Living Cell Manipulation and In Situ Nanoinjection Based on Frequency Shift Feedback Using Cantilevered Micropipette Probes

摘要

This paper presents a method based on frequency shift feedback for living cell manipulation and in situ nanoinjection with a cantilevered micropipette probe (CMP). This method can detect tip-cell interactive forces at the piconewton level by measuring the frequency shift of the rigid CMP oscillated in the first bending eigenmode (amplitude: 10 nm). Different interaction states throughout the process of manipulation and injection, including the contact, gripping, detaching, and cell (nuclear) membrane penetration, can be well detected and thereby controlled. In addition, the cell adhesion can be quantified by the integral of the frequency shift during the detachment process. Manipulation and nanoinjection are automatically performed using two types of CMPs with different apex aperture diameters (manipulation: $4mu ext{m}$ ; nanoinjection: 200 nm), under the control of the dynamic force and microscope vision feedback. The proposed method can control the contact force of 300 pn for nondestructive cell manipulation and can detect cell membrane (250 pn) and nuclear membrane (400 pn) penetration forces in nanoinjection.
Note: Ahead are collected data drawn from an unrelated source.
### src/unsigned_divide_32_by_16_overflow_defines.svh
// ----------------------------------------------------------------------------
// unsigned divide assertion macros
// concurrent assertion helpers, clocked on clk and disabled while rst is high
// ----------------------------------------------------------------------------
`ifndef UNSIGNED_DIVIDE_32_BY_16_OVERFLOW_DEFINES_SVH
`define UNSIGNED_DIVIDE_32_BY_16_OVERFLOW_DEFINES_SVH

`ifndef SYNTHESIS
// same-cycle implication
`define UD32_ASSERT_IMPL(lbl, ante, cons, msg) \
  lbl: assert property (@(posedge clk) disable iff (rst) (ante) |-> (cons)) \
    else $error(msg);
// next-cycle implication
`define UD32_ASSERT_NEXT(lbl, ante, cons, msg) \
  lbl: assert property (@(posedge clk) disable iff (rst) (ante) |=> (cons)) \
    else $error(msg);
`else
`define UD32_ASSERT_IMPL(lbl, ante, cons, msg)
`define UD32_ASSERT_NEXT(lbl, ante, cons, msg)
`endif

`endif

### src/ud32_pkg.sv
// ----------------------------------------------------------------------------
// ud32_pkg
// widths, queue depths and item types of the unsigned divider
// ----------------------------------------------------------------------------
package ud32_pkg;

  localparam int WORD_BITS = 16;
  localparam int MID_DEPTH = 2;
  // pipeline stages plus room to cover pop latency
  localparam int OUT_DEPTH = WORD_BITS + 2;

  typedef struct packed {
    logic [2*WORD_BITS-1:0] dividend;
    logic [WORD_BITS-1:0]   divisor;
  } request_t;

  typedef struct packed {
    logic [WORD_BITS-1:0] quotient;
    logic [WORD_BITS-1:0] remainder;
    logic                 overflow;
  } result_t;

  // classified item between front and back, and the state of one division step
  typedef struct packed {
    logic                 overflow;
    logic [WORD_BITS-1:0] divisor;
    logic [WORD_BITS-1:0] rem;
    logic [WORD_BITS-1:0] quo;
  } work_t;

endpackage

### src/ud32_queue.sv
// ----------------------------------------------------------------------------
// ud32_queue
// small first-in first-out queue of registers with full and empty flags
// ----------------------------------------------------------------------------
module ud32_queue #(
  parameter int WIDTH = 1,
  parameter int DEPTH = 2
) (
  input  logic             clk,
  input  logic             rst,
  input  logic             push,
  output logic             full,
  input  logic [WIDTH-1:0] din,
  input  logic             pop,
  output logic             empty,
  output logic [WIDTH-1:0] dout
);

  localparam int PTR_BITS = (DEPTH > 1) ? $clog2(DEPTH) : 1;
  localparam int CNT_BITS = $clog2(DEPTH + 1);

  logic [WIDTH-1:0]    mem [DEPTH];
  logic [PTR_BITS-1:0] wr_ptr;
  logic [PTR_BITS-1:0] rd_ptr;
  logic [CNT_BITS-1:0] count;
  logic                do_push;
  logic                do_pop;

  assign full    = (count == CNT_BITS'(DEPTH));
  assign empty   = (count == '0);
  assign do_push = push && !full;
  assign do_pop  = pop && !empty;
  assign dout    = mem[rd_ptr];

  always_ff @(posedge clk) begin
    if (rst) begin
      wr_ptr <= '0;
      rd_ptr <= '0;
      count  <= '0;
    end else begin
      if (do_push) begin
        wr_ptr <= (wr_ptr == PTR_BITS'(DEPTH - 1)) ? '0 : wr_ptr + 1'b1;
      end
      if (do_pop) begin
        rd_ptr <= (rd_ptr == PTR_BITS'(DEPTH - 1)) ? '0 : rd_ptr + 1'b1;
      end
      if (do_push && !do_pop) begin
        count <= count + 1'b1;
      end else if (do_pop && !do_push) begin
        count <= count - 1'b1;
      end
    end
  end

  always_ff @(posedge clk) begin
    if (do_push) begin
      mem[wr_ptr] <= din;
    end
  end

endmodule

### src/ud32_front.sv
// ----------------------------------------------------------------------------
// ud32_front
// takes request items, flags overflow and hands classified items onward
// ----------------------------------------------------------------------------
module ud32_front (
  input  logic                clk,
  input  logic                rst,
  input  logic                push,
  output logic                full,
  input  ud32_pkg::request_t  request,
  output logic                work_push,
  input  logic                work_full,
  output ud32_pkg::work_t     work
);

  import ud32_pkg::*;

  logic  valid;
  logic  load;
  work_t work_next;

  assign full      = valid && work_full;
  assign load      = push && !full;
  assign work_push = valid;

  // overflow when the divisor does not exceed the high word, zero included
  always_comb begin
    work_next.rem      = request.dividend[2*WORD_BITS-1:WORD_BITS];
    work_next.quo      = request.dividend[WORD_BITS-1:0];
    work_next.divisor  = request.divisor;
    work_next.overflow = (request.divisor <= request.dividend[2*WORD_BITS-1:WORD_BITS]);
  end

  always_ff @(posedge clk) begin
    if (rst) begin
      valid <= 1'b0;
    end else begin
      valid <= load || (valid && work_full);
    end
  end

  always_ff @(posedge clk) begin
    if (load) begin
      work <= work_next;
    end
  end

endmodule

### src/ud32_step.sv
// ----------------------------------------------------------------------------
// ud32_step
// one registered restoring division step, overflow items pass unchanged
// ----------------------------------------------------------------------------
module ud32_step (
  input  logic            clk,
  input  logic            rst,
  input  logic            valid_in,
  input  ud32_pkg::work_t work_in,
  output logic            valid_out,
  output ud32_pkg::work_t work_out
);

  import ud32_pkg::*;

  logic [WORD_BITS:0]   shifted;
  logic [WORD_BITS+1:0] trial;
  work_t                work_next;

  always_comb begin
    shifted   = {work_in.rem, work_in.quo[WORD_BITS-1]};
    trial     = {1'b0, shifted} - {2'b00, work_in.divisor};
    work_next = work_in;
    if (!work_in.overflow) begin
      if (!trial[WORD_BITS+1]) begin
        work_next.rem = trial[WORD_BITS-1:0];
        work_next.quo = {work_in.quo[WORD_BITS-2:0], 1'b1};
      end else begin
        work_next.rem = shifted[WORD_BITS-1:0];
        work_next.quo = {work_in.quo[WORD_BITS-2:0], 1'b0};
      end
    end
  end

  always_ff @(posedge clk) begin
    if (rst) begin
      valid_out <= 1'b0;
    end else begin
      valid_out <= valid_in;
    end
  end

  always_ff @(posedge clk) begin
    if (valid_in) begin
      work_out <= work_next;
    end
  end

endmodule

### src/ud32_back.sv
// ----------------------------------------------------------------------------
// ud32_back
// division pipeline fed by credit from the result queue, never stalls inside
// ----------------------------------------------------------------------------
`include "unsigned_divide_32_by_16_overflow_defines.svh"

module ud32_back #(
  parameter int OUT_DEPTH = ud32_pkg::OUT_DEPTH
) (
  input  logic               clk,
  input  logic               rst,
  input  logic               work_empty,
  output logic               work_pop,
  input  ud32_pkg::work_t    work,
  output logic               empty,
  input  logic               pop,
  output ud32_pkg::result_t  result
);

  import ud32_pkg::*;

  localparam int HELD_BITS = $clog2(OUT_DEPTH + 1);

  logic [HELD_BITS-1:0] held;
  logic                 issue;
  logic                 out_pop;
  logic                 out_full;
  logic                 valid_pipe [WORD_BITS+1];
  work_t                work_pipe  [WORD_BITS+1];
  result_t              out_item;

  // items in the pipeline plus items in the result queue
  assign issue    = !work_empty && (held != HELD_BITS'(OUT_DEPTH));
  assign work_pop = issue;
  assign out_pop  = pop && !empty;

  assign valid_pipe[0] = issue;
  assign work_pipe[0]  = work;

  for (genvar g = 0; g < WORD_BITS; g++) begin : g_step
    ud32_step u_step (
      .clk       (clk),
      .rst       (rst),
      .valid_in  (valid_pipe[g]),
      .work_in   (work_pipe[g]),
      .valid_out (valid_pipe[g+1]),
      .work_out  (work_pipe[g+1])
    );
  end

  always_comb begin
    out_item.quotient  = work_pipe[WORD_BITS].quo;
    out_item.remainder = work_pipe[WORD_BITS].rem;
    out_item.overflow  = work_pipe[WORD_BITS].overflow;
  end

  always_ff @(posedge clk) begin
    if (rst) begin
      held <= '0;
    end else if (issue && !out_pop) begin
      held <= held + 1'b1;
    end else if (out_pop && !issue) begin
      held <= held - 1'b1;
    end
  end

  ud32_queue #(
    .WIDTH ($bits(result_t)),
    .DEPTH (OUT_DEPTH)
  ) u_out_queue (
    .clk   (clk),
    .rst   (rst),
    .push  (valid_pipe[WORD_BITS]),
    .full  (out_full),
    .din   (out_item),
    .pop   (pop),
    .empty (empty),
    .dout  (result)
  );

  `UD32_ASSERT_IMPL(a_out_no_overrun, valid_pipe[WORD_BITS], !out_full, "result queue overrun")
  `UD32_ASSERT_IMPL(a_held_bound, 1'b1, held <= HELD_BITS'(OUT_DEPTH), "credit count too high")
  `UD32_ASSERT_NEXT(a_held_drop, out_pop && !issue, held == $past(held) - 1'b1, "credit not returned")
  `UD32_ASSERT_IMPL(a_empty_no_credit, held == '0, empty && !valid_pipe[WORD_BITS], "item without credit")

endmodule

### src/unsigned_divide_32_by_16_overflow.sv
// ----------------------------------------------------------------------------
// unsigned_divide_32_by_16_overflow
// unsigned 32 by 16 divide with overflow flag, while not full one item per clock
// ----------------------------------------------------------------------------
// Takes a 32-bit dividend and a 16-bit divisor and returns quotient,
// remainder and an overflow flag. Overflow is raised when the divisor is
// not greater than the dividend high word (a zero divisor included); the
// quotient then carries the dividend low word and the remainder its high
// word, so the destination is left as it was. A new item is taken every
// clock while full is low, and a result can be taken every clock while
// empty is low. On its way to the result side an accepted item passes
// through the front register, the short queue and the restoring steps
// (16 pipelined steps, each one 17-bit subtract), and is then pushed
// into the result queue. The result queue holds every item that has
// entered the step pipeline, so the pipeline itself never stalls; when
// pop stays low the pipeline drains into it and full rises once the
// result queue, the short queue and the front register are all taken.
// ----------------------------------------------------------------------------
module unsigned_divide_32_by_16_overflow #(
  parameter int MID_DEPTH = ud32_pkg::MID_DEPTH,  // front to back queue
  parameter int OUT_DEPTH = ud32_pkg::OUT_DEPTH   // step count plus two keeps one item per clock
) (
  input  logic               clk,
  input  logic               rst,
  // request side
  input  logic               push,
  output logic               full,
  input  ud32_pkg::request_t request,
  // result side
  output logic               empty,
  input  logic               pop,
  output ud32_pkg::result_t  result
);

  import ud32_pkg::*;

  // classified items from the front
  logic  front_push;
  logic  front_full;
  work_t front_work;

  // short queue towards the division pipeline
  logic  mid_empty;
  logic  mid_pop;
  work_t mid_work;

  // accept, compare divisor against high word, register
  ud32_front u_front (
    .clk       (clk),
    .rst       (rst),
    .push      (push),
    .full      (full),
    .request   (request),
    .work_push (front_push),
    .work_full (front_full),
    .work      (front_work)
  );

  // lets front and back stall on their own
  ud32_queue #(
    .WIDTH ($bits(work_t)),
    .DEPTH (MID_DEPTH)
  ) u_mid_queue (
    .clk   (clk),
    .rst   (rst),
    .push  (front_push),
    .full  (front_full),
    .din   (front_work),
    .pop   (mid_pop),
    .empty (mid_empty),
    .dout  (mid_work)
  );

  // restoring division pipeline and result queue
  ud32_back #(
    .OUT_DEPTH (OUT_DEPTH)
  ) u_back (
    .clk        (clk),
    .rst        (rst),
    .work_empty (mid_empty),
    .work_pop   (mid_pop),
    .work       (mid_work),
    .empty      (empty),
    .pop        (pop),
    .result     (result)
  );

endmodule

### config.mk
export PLATFORM = sky130hd
export DESIGN_NAME = unsigned_divide_32_by_16_overflow
export DESIGN_NICKNAME = d
export VERILOG_FILES = /design/src/ud32_pkg.sv /design/src/ud32_queue.sv /design/src/ud32_front.sv /design/src/ud32_step.sv /design/src/ud32_back.sv /design/src/unsigned_divide_32_by_16_overflow.sv
export VERILOG_INCLUDE_DIRS = /design/src /design/src/src
export SDC_FILE = /design/constraint.sdc
export NUM_CORES = 2
export LEC_CHECK = 0
export CAP_MARGIN = 20
export CORE_MARGIN = 2
export CORE_UTILIZATION = 57
export DETAILED_ROUTE_END_ITERATION = 10
export DONT_BUFFER_PORTS = 1
export PLACE_DENSITY = 0.7
export SETUP_SLACK_MARGIN = 0.15
export SYNTH_ARGS = -nofsm -noshare
export SYNTH_HDL_FRONTEND = slang
export SYNTH_SLANG_ARGS = --single-unit
### constraint.sdc
create_clock -name clk -period 4.8 [get_ports clk]
set_input_delay 0.24 -clock clk [delete_from_list [all_inputs] [get_ports clk]]
set_output_delay 0.24 -clock clk [all_outputs]
set_load 0.05 [all_outputs]
# After elaboration in Yosys (flattened, before gate mapping)
# Memory sizes are Yosys's and may differ from the RTL's. A register that Yosys moved wholly into a read port is not among the register bits.
# Index checks and enable logic that the tools add are counted.
# W data, S select, Z words.
dict set report word_totals {
  regBits 858
  mem_bits_rw 692
  inputBits 52
  output_inout_bits 35
  word_cells 204
  mem_count 2
}
# name words word_bits rd rd_clocked_by_memory_dff wr line
set memory_table {}
lappend memory_table {u_back.u_out_queue.mem 18 33 1 1 1 ud32_queue.sv:22} ;# logic [WIDTH-1:0] mem [DEPTH];
lappend memory_table {u_mid_queue.mem 2 49 1 1 1 ud32_queue.sv:22}
dict set report classes {
  add_sub_neg 26
  order_cmp 1
  eq_ne 5
  n_mux 50
  n_reduce_logical 29
}
# cell n
set op_table {}
lappend op_table {{$mux W32} 32}
lappend op_table {{$sub A17 B16 Y18} 16}
lappend op_table {{$mux W5} 8}
lappend op_table {{$add A5 B1 Y5 const B} 4}
lappend op_table {{$le A16 B16 Y1} 1}
lappend op_table {{$eq A5 B5 Y1 const B} 3}
lappend op_table {{$logic_and A1 B1 Y1} 13}
lappend op_table {{$logic_not A1 Y1} 10}
lappend op_table {{$sub A5 B1 Y5 const B} 2}
lappend op_table {{$mux W1} 8}
lappend op_table {{$reduce_bool A2 Y1} 3}
lappend op_table {{$logic_not A5 Y1} 1}
lappend op_table {{$ne A5 B5 Y1 const B} 1}
lappend op_table {{$mux W2} 2}
lappend op_table {{$add A1 B1 Y1 const B} 2}
lappend op_table {{$add A2 B1 Y2 const B} 1}
lappend op_table {{$eq A2 B2 Y1 const B} 1}
lappend op_table {{$logic_not A2 Y1} 1}
lappend op_table {{$sub A2 B1 Y2 const B} 1}
lappend op_table {{$logic_or A1 B1 Y1} 1}

# Logic depth before layout (Yosys ltp)
dict set report depth {
  word_depth 7
  depth_mapped 15
}

# Cells and area by module
# From an unflattened synthesis, not the netlist that was laid out.
dict set report unflattened {
  hier_cells 5527
  area_unflattened_um2 76009.1
}
# mod instances cells_per_inst area_per_inst_um2 seq_area_each_um2
set by_module_without_submodules {}
lappend by_module_without_submodules {{ud32_step (u_back.g_step[12].u_step ...)} 13 243 2890.3 1491.4}
lappend by_module_without_submodules {{ud32_queue (u_back.u_out_queue)} 1 1325 23827.9 18237.5}
lappend by_module_without_submodules {{ud32_step (u_back.g_step[0].u_step ...)} 2 239 2849.0 1491.4}
lappend by_module_without_submodules {{ud32_queue (u_mid_queue)} 1 177 3746.1 3042.9}
lappend by_module_without_submodules {{ud32_step (u_back.g_step[11].u_step)} 1 240 2904.0 1491.4}
lappend by_module_without_submodules {ud32_front 1 110 1921.8 1491.4}
lappend by_module_without_submodules {ud32_back 1 38 337.8 100.1}

# Worst setup path before layout
# Ideal clock, no wire load.
dict set report synth_timing {
  path_kind {register to register}
  startpoint {reg (tool-made name)}
  endpoint {reg u_back.g_step[0].u_step.work_out[31] (netlist name) (data pin)}
  setup_time_ns 0.259
  t_arrival_ns 4.090
  slack_ns 0.451
  stages_incl_launch_ff 15
  path_buffers 3
  path_cell_list {dfxtp_1 -> buf_1 -> clkbuf_1 -> buf_1 -> mux2i_1 -> ha_1 -> nor2b_1 -> o31a_1 -> o31ai_2 -> a21oi_1 -> a311oi_1 -> a211oi_1 -> a211oi_1 -> xnor2_1 -> o31a_1}
}
# element line
set synth_rtl {}
lappend synth_rtl {{to (signal assigned)} ud32_step.sv:45} ;# work_out <= work_next;
lappend synth_rtl {{to (decl)} ud32_step.sv:11} ;# output ud32_pkg::work_t work_out

==> impl_metrics.env <==
export IMPL_outcome="finished clean"
export IMPL_cp_start_kind="register"
export IMPL_ys_types=79
export IMPL_timing_fmax_mhz=254
export IMPL_synth_edf_count=1509
export IMPL_clockPowerShare=0.334
export IMPL_drv_cap=0
export IMPL_antenna_found_initial=0
export IMPL_hold_violations=0
export IMPL_pin_count=87
export IMPL_cp_slowest_cell="dfxtp_2"
export IMPL_ys_ff_latch=1556
export IMPL_yosys_warnings=0
export IMPL_path_class="reg -> reg"
export IMPL_crit_buf_inv=0
export IMPL_grt_max_degree=73
export IMPL_die_w_um=362
export IMPL_cp_required_ns=5.34
export IMPL_num_rows=131
export IMPL_synthesis_nets=5380
export IMPL_cts_inserted_buffers=159
export IMPL_root_buffer="clkbuf_16"
export IMPL_fin_crit_sh=0.819
export IMPL_crit_path_cell_trace="mux2_2 > ha_1 > nor2b_1 > o31a_1 > o31ai_2 > a21oi_1 > a311oi_1 > a211oi_1 > a211oi_1 > xnor2_1 > o31a_1"
export IMPL_synth_area_leader_cell="edfxtp_1"
export IMPL_drive_above_1_share=0.183
export IMPL_cp_end_kind="register"
export IMPL_p_comb_frac=0.210
export IMPL_post_dp_hpwl_mm=94.4
export IMPL_die_area_um2=131000
export IMPL_drc=0
export IMPL_swShare=0.277
export IMPL_synth_top_area_frac=0.619
export IMPL_core_area_um2=128000
export IMPL_grt_pass1_wl_mm=228
export IMPL_synth_ff_type="edfxtp_1"
export IMPL_powerDensity_nw_per_um2=444
export IMPL_finClkSkew_ns=0.0450
export IMPL_setup_viol=0
export IMPL_synth_seq_area_share=0.632
export IMPL_switchingPower_w=0.00997
export IMPL_ctsResizeCount=0
export IMPL_crit_family="compound AO/OA/AOI/OAI gates"
export IMPL_synthArstFlopShare=0
export IMPL_internal_power_w=0.0261
export IMPL_syn_to_final_growth_pct=11.0
export IMPL_clockBufferDepth=3
export IMPL_grt_pass1_vias=41500
export IMPL_dr_pass1_iters=7
export IMPL_place_congestion=0.876
export IMPL_synth_top_cells_by_count="edfxtp_1, mux2_2, inv_1, nor2_1, ha_1"
export IMPL_p_leak_nw=29.0
export IMPL_htree_levels=4
export IMPL_worst_pin_slew_ns=1.06
export IMPL_wire_per_inst_um=20.6
export IMPL_setup_tns_ns=0
export IMPL_slew_headroom=0.298
export IMPL_grt_util_all_layers=0.221
export IMPL_fin_nets=5508
export IMPL_cts_tree="yes"
export IMPL_drt_iter0_markers=2945
export IMPL_hp_class="in -> reg"
export IMPL_initial_core_util=0.574
export IMPL_post_place_ws_ns=0.918
export IMPL_synth_cells=5023
export IMPL_rsz0062_at_grt="false"
export IMPL_ir_worst_vdd_mv=0.385
export IMPL_synth_avg_cell_area_um2=14.6
export IMPL_fillers=9273
export IMPL_clk_latency_ns=0.80
export IMPL_mappedNetlistArea_um2=73200
export IMPL_synth_most_common_cell="edfxtp_1"
export IMPL_num_vias=40600
export IMPL_slew_violations=0
export IMPL_crit_arrival_ns=4.47
export IMPL_io_buffers=0
export IMPL_finalWorstSetupSlack_ns=0.867
export IMPL_overflow=0
export IMPL_fp_dieH_um=362
export IMPL_slowest_delay_ns=0.76
export IMPL_wirelength_mm=143
export IMPL_cts_sink_count=1556
export IMPL_ant_nets=0
export IMPL_ys_top_cells_by_area="edfxtp_1, mux2_2, mux4_2"
export IMPL_path_max_fanout=30
export IMPL_seqPwrFrac=0.456
export IMPL_fin_crit_ns=3.93
export IMPL_path_clk_slew_ns=0.06
export IMPL_viasPerCell=5.84
-- power by group through the flow --
stage / clock network (W) / registers (W) / logic (W)
after global placement: 0 / 0.0168 / 0.00728
after global routing: 0.0128 / 0.0165 / 0.00834
after detailed placement: 0 / 0.0168 / 0.00741
final: 0.0121 / 0.0164 / 0.00757
after floorplan: 0 / 0.0164 / 0.00608
after CTS: 0.0123 / 0.0165 / 0.00751
-- routing by layer --
metal  routed length (um)  global-route usage
met2                73200               0.391
met1                60400               0.285
met3                 5960              0.0309
met5                    0                   0
met4                 3200              0.0634
-- worst paths after layout --
path / from / to / slack [ns] / depth (start not counted)
setup / recovery: register / u_back.g_step[0].u_step.work_out[31] / 0.87 / 11
hold reg to reg: u_back.g_step[10].u_step.work_out[41] / u_back.g_step[11].u_step.work_out[41] / 0.44 / 0
hold / removal: request[37] / u_front.work[21] / 0.07 / 1
setup reg to reg: register / u_back.g_step[0].u_step.work_out[31] / 0.87 / 11
-- what timing repair did --
| action | 4_1_cts | 5_1_grt |
|---|---|---|
| hold buffers | 53 | 0 |
| endpoints found under the hold margin | 121 | 0 |
| buffers inserted | 0 | 0 |
-- placed cells by master (no fill, tap or decap), types with 32 or more instances in the layout --
cell and n:
clkbuf_1 34, xnor2_1 114, buf_4 88, xor2_1 90, mux2i_1 134, a21o_1 92, nor2b_1 73, nor2_1 286
nand3_1 49, nor3_1 54, edfxtp_1 1509, nand2b_1 32, a211oi_1 34, mux4_2 165, ha_1 287, o21a_1 41
mux2_2 370, o21ai_0 173, a221o_1 34, clkbuf_16 162, dlygate4sd3_1 52, inv_1 349, a21oi_1 286, clkinv_1 33
nor3b_1 32, nand2_1 222
-- metrics by stage --
step	cell area [um2]	power (W)	hold WS, ns	std cells	utilization
2_1_floorplan	73200	0.0224	0.312	5023	-
3_3_place_gp	75400	0.0241	0.313	6589	0.591
3_5_place_dp	75400	0.0242	0.318	6591	0.592
4_1_cts	81100	0.0363	0.00132	6936	0.636
5_1_grt	81300	0.0377	0.0276	6944	0.637
6_report	81300	0.0360	0.0674	6945	0.637
-- cell families (layout without fill, tap and decap cells) --
family	count (synthesis)	count (layout)	synth area share
flops	1556	1556	0.632
other cells	0	1	0
fa+ha+maj	305	305	0.0540
simple gates	879	879	0.0567
xor+xnor	204	204	0.0244
buf+inv	538	797	0.0290
mux	685	685	0.129
compound gates	856	856	0.0749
The versatility and robustness of the proposed method are further demonstrated by quantifying the cell-substrate adhesion, the building of cell patterns, and automated cell nanoinjection. Note to Practitioners-Cell manipulation and injection are the essential processes for most cell-based bioengineering applications. Cell manipulation enables not only cell transport and pattern building but also adhesion measurement both between cells and the external matrix. On the other hand, in situ cell injection is a significant process for cell-based medicine development and genetics research. Automated force-controlled cell manipulation and injection will greatly reduce the requirements of the user's experience and increase the efficiency and consistency of the experiment. This paper introduces a method based on frequency shift feedback for obtaining highly accurate monitoring of the interactions (at the piconewton level) between cells and developing tools for automated and nondestructive manipulation and injection. The research outcome provides a unique solution to achieve high-precision cell manipulation and in situ nanoinjection.